◆ Required action
In the records below, find each line that holds "flow" and return it.

────────────────

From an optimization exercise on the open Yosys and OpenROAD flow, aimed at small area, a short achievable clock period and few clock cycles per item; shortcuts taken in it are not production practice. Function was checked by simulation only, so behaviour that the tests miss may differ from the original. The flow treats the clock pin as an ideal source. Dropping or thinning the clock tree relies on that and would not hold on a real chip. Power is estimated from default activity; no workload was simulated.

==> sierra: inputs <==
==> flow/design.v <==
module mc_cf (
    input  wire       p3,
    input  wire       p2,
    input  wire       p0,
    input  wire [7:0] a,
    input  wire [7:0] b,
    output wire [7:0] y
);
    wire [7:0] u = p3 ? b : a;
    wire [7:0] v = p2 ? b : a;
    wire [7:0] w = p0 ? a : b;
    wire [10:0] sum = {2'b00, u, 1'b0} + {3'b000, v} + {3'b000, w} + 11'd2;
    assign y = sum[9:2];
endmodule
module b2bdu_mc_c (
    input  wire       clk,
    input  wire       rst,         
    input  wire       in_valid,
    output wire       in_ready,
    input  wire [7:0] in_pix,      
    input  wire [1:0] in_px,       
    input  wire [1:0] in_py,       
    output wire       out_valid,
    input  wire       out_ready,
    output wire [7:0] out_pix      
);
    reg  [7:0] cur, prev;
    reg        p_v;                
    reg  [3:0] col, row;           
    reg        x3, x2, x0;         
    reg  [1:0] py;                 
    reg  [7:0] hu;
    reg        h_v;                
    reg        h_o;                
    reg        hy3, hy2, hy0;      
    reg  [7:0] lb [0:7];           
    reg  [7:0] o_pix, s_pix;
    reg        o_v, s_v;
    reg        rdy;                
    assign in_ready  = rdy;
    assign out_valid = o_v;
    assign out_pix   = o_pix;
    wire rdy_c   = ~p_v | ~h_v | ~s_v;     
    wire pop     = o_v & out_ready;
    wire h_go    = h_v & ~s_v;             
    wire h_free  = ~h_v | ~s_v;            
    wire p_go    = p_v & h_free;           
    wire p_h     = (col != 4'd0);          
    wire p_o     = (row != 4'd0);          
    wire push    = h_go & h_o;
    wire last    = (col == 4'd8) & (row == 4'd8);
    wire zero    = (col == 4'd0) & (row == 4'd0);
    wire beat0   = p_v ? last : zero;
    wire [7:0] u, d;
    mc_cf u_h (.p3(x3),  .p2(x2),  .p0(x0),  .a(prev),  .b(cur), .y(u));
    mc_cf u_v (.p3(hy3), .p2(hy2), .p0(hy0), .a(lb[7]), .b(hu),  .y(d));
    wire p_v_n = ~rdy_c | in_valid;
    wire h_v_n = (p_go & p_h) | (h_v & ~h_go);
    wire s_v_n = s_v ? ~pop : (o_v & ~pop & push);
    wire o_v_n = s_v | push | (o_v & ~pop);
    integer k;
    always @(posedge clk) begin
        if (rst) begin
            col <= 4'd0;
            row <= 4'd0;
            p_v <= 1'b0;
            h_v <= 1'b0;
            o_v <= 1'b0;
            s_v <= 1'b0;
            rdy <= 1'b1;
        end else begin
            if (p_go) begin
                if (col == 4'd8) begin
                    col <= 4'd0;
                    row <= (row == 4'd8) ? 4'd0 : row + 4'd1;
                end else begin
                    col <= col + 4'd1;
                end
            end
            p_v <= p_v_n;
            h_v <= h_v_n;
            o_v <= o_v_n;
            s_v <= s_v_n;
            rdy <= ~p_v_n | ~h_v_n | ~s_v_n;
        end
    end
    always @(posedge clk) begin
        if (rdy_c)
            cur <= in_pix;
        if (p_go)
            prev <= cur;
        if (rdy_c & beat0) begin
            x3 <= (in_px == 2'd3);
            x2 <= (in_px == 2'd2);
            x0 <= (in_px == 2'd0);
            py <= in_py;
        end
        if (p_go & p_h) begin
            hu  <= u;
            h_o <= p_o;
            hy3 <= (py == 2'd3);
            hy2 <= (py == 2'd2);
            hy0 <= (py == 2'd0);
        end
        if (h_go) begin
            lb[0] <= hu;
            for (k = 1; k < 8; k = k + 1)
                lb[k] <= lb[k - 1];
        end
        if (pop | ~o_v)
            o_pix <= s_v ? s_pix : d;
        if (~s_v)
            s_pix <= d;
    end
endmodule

────────────────

◆ Answer space
From an optimization exercise on the open Yosys and OpenROAD flow, aimed at small area, a short achievable clock period and few clock cycles per item; shortcuts taken in it are not production practice. Function was checked by simulation only, so behaviour that the tests miss may differ from the original. The flow treats the clock pin as an ideal source. Dropping or thinning the clock tree relies on that and would not hold on a real chip. Power is estimated from default activity; no workload was simulated.
==> flow/design.v <==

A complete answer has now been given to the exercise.